Task goal:
Could you find every line in the records below that contains the word "cleared" and copy it?

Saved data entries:
═══

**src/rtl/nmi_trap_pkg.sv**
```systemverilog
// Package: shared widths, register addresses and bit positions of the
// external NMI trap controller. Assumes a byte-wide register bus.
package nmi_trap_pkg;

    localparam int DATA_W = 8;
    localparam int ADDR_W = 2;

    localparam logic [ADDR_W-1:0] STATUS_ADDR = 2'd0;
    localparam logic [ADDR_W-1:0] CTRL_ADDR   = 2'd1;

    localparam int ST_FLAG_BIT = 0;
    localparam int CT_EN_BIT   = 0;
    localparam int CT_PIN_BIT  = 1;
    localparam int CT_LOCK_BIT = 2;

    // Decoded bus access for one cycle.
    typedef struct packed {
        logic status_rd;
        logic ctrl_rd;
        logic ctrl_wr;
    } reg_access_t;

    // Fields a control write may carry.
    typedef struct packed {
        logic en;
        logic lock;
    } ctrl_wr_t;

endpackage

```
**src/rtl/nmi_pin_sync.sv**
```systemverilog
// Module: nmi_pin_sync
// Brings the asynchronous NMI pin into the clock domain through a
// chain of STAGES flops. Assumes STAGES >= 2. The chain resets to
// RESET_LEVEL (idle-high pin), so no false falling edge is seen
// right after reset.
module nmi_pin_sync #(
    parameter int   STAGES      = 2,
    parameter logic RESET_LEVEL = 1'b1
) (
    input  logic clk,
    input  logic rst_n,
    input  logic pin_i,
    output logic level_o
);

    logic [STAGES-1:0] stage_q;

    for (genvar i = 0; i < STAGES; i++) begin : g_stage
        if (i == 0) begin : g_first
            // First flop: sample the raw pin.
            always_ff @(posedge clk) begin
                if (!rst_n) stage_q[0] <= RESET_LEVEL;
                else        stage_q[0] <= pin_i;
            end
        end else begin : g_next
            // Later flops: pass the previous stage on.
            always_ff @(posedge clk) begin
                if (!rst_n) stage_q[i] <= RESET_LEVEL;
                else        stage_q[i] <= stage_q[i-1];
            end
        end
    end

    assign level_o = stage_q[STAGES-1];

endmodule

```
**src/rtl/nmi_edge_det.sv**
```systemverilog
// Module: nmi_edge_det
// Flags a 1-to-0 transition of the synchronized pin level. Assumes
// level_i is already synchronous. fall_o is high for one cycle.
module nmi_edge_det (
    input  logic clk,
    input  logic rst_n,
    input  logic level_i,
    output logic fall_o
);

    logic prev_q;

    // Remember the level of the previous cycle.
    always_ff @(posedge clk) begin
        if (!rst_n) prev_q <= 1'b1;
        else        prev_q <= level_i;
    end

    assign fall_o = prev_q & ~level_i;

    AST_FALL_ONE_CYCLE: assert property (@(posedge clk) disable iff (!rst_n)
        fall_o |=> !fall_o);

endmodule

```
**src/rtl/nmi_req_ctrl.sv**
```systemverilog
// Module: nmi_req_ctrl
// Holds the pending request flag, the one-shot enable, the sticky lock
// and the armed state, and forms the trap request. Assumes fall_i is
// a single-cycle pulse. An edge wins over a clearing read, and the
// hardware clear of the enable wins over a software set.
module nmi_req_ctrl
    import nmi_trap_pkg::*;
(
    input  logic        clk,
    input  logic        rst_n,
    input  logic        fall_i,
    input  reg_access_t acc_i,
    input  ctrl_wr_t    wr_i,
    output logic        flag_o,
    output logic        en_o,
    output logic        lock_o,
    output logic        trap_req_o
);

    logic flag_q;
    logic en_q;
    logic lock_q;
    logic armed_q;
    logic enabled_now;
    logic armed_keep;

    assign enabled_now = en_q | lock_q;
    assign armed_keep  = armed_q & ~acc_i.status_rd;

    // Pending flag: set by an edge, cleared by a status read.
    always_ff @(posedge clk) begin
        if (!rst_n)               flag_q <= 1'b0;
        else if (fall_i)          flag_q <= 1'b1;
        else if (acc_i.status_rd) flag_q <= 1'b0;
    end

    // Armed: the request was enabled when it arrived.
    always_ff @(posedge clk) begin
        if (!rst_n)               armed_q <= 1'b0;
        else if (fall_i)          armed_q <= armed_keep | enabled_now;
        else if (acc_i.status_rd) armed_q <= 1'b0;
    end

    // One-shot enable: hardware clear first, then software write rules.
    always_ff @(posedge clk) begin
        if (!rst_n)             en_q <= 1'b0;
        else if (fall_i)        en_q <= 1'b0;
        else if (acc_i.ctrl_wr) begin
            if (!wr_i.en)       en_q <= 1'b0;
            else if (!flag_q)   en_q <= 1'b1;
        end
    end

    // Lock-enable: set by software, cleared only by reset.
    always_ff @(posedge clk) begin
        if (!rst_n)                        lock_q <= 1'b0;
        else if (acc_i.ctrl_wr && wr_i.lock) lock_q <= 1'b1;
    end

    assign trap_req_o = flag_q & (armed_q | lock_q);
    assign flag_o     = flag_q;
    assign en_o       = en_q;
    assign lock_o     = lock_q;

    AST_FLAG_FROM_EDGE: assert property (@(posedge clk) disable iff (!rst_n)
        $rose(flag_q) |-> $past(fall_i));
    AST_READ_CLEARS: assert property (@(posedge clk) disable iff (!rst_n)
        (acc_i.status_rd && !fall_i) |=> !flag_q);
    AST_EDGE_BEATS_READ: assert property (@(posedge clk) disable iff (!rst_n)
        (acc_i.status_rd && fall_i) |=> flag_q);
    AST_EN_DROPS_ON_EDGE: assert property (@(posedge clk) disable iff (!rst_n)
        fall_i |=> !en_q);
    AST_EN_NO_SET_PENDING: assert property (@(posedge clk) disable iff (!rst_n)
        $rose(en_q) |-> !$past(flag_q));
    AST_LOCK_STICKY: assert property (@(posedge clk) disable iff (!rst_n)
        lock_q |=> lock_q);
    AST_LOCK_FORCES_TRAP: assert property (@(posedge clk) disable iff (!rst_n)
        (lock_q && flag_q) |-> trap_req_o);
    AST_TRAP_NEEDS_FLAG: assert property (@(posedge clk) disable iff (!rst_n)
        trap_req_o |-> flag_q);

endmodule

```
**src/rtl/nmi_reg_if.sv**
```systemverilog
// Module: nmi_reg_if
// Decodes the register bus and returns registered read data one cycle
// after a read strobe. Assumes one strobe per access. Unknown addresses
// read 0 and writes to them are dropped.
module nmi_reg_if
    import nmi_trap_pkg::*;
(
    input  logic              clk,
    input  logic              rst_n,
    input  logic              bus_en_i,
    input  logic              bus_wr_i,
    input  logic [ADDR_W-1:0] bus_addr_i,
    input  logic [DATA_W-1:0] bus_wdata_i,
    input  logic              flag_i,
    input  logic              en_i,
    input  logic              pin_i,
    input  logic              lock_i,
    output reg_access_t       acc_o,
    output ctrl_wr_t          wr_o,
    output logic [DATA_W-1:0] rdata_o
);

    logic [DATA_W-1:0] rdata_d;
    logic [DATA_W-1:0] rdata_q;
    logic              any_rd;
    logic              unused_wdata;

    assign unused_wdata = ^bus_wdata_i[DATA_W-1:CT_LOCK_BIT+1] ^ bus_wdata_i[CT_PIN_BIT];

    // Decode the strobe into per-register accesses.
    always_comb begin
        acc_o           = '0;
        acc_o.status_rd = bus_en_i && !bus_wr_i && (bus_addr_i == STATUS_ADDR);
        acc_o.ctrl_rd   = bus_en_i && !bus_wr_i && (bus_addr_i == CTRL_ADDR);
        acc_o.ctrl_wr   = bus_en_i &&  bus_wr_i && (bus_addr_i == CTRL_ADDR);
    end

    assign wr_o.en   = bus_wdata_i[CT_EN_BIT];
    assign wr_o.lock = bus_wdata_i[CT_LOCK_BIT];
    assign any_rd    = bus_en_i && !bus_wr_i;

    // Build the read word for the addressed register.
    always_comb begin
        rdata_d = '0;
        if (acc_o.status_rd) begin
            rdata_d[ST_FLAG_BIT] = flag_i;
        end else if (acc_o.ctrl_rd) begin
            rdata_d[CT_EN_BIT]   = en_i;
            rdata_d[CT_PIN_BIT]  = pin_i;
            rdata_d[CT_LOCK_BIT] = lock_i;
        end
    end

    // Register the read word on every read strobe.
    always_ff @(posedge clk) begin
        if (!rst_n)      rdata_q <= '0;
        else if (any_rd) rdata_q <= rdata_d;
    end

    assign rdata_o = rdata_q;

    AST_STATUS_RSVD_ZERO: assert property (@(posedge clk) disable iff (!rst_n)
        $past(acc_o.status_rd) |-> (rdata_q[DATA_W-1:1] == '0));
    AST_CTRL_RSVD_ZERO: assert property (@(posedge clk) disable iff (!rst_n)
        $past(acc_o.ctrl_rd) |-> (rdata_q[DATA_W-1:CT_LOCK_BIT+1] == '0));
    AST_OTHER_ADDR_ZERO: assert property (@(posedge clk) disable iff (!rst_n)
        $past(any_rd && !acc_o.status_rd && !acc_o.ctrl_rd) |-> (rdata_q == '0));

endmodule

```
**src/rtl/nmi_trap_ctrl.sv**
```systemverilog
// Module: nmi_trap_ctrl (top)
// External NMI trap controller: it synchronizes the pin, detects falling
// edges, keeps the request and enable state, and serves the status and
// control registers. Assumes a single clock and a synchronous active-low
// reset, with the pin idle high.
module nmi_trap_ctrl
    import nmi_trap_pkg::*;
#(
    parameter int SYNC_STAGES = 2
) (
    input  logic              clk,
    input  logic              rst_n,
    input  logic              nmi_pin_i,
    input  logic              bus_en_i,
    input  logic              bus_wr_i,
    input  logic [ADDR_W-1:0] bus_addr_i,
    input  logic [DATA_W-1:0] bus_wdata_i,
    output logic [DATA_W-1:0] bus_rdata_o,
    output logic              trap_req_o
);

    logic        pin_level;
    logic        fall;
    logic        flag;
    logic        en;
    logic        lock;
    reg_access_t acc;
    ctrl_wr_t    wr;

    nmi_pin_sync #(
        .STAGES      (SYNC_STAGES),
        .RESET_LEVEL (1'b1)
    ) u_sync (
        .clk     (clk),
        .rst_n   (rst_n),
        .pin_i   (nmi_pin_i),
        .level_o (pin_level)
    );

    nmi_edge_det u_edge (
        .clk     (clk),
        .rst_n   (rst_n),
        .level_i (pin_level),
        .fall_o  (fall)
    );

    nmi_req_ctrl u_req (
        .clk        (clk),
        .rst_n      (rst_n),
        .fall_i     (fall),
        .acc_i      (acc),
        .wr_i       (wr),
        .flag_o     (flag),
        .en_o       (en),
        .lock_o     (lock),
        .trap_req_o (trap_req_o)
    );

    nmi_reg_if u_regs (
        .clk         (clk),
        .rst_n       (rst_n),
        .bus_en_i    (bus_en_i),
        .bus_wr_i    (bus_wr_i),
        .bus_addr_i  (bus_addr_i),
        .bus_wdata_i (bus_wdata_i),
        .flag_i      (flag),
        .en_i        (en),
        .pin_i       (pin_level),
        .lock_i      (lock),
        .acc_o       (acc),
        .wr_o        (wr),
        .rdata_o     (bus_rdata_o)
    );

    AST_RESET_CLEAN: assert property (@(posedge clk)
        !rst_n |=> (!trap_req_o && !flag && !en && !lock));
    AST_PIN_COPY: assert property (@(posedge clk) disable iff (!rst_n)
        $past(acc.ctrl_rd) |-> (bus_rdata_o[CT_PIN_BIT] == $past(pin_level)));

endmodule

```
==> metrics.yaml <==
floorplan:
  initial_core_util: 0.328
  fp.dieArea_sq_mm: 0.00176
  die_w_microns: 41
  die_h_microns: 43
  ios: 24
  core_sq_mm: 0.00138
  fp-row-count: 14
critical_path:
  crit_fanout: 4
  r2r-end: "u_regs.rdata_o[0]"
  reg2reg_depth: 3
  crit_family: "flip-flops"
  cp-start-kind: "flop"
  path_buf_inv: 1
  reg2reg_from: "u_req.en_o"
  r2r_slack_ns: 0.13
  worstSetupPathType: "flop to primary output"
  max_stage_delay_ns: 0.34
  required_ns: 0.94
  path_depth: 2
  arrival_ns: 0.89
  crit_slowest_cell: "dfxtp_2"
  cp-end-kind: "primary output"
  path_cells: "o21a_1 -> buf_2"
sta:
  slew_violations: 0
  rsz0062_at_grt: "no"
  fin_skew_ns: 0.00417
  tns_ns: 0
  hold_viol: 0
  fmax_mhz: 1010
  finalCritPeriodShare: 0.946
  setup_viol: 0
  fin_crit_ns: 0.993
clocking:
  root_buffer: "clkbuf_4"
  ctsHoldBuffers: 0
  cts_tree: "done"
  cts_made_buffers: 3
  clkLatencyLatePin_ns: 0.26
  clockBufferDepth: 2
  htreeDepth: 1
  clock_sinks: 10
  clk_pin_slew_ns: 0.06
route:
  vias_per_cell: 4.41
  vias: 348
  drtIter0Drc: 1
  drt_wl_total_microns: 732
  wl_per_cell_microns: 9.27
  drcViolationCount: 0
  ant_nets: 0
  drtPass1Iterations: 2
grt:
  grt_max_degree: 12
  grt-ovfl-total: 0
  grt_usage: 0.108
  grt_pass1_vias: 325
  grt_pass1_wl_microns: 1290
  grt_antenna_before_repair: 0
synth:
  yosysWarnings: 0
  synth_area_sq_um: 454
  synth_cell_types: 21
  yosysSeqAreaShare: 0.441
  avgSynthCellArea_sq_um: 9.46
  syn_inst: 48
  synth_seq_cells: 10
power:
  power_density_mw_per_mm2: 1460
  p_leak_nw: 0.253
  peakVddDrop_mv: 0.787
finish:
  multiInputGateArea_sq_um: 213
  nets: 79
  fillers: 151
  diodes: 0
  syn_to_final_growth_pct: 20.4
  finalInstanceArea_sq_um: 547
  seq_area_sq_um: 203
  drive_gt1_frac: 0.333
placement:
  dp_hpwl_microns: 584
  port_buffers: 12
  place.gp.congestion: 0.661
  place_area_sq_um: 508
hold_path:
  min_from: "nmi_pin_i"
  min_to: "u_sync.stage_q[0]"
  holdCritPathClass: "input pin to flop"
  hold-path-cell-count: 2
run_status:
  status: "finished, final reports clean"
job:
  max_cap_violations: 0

═══

Answer to the exercise:
    // Pending flag: set by an edge, cleared by a status read.
    // Lock-enable: set by software, cleared only by reset.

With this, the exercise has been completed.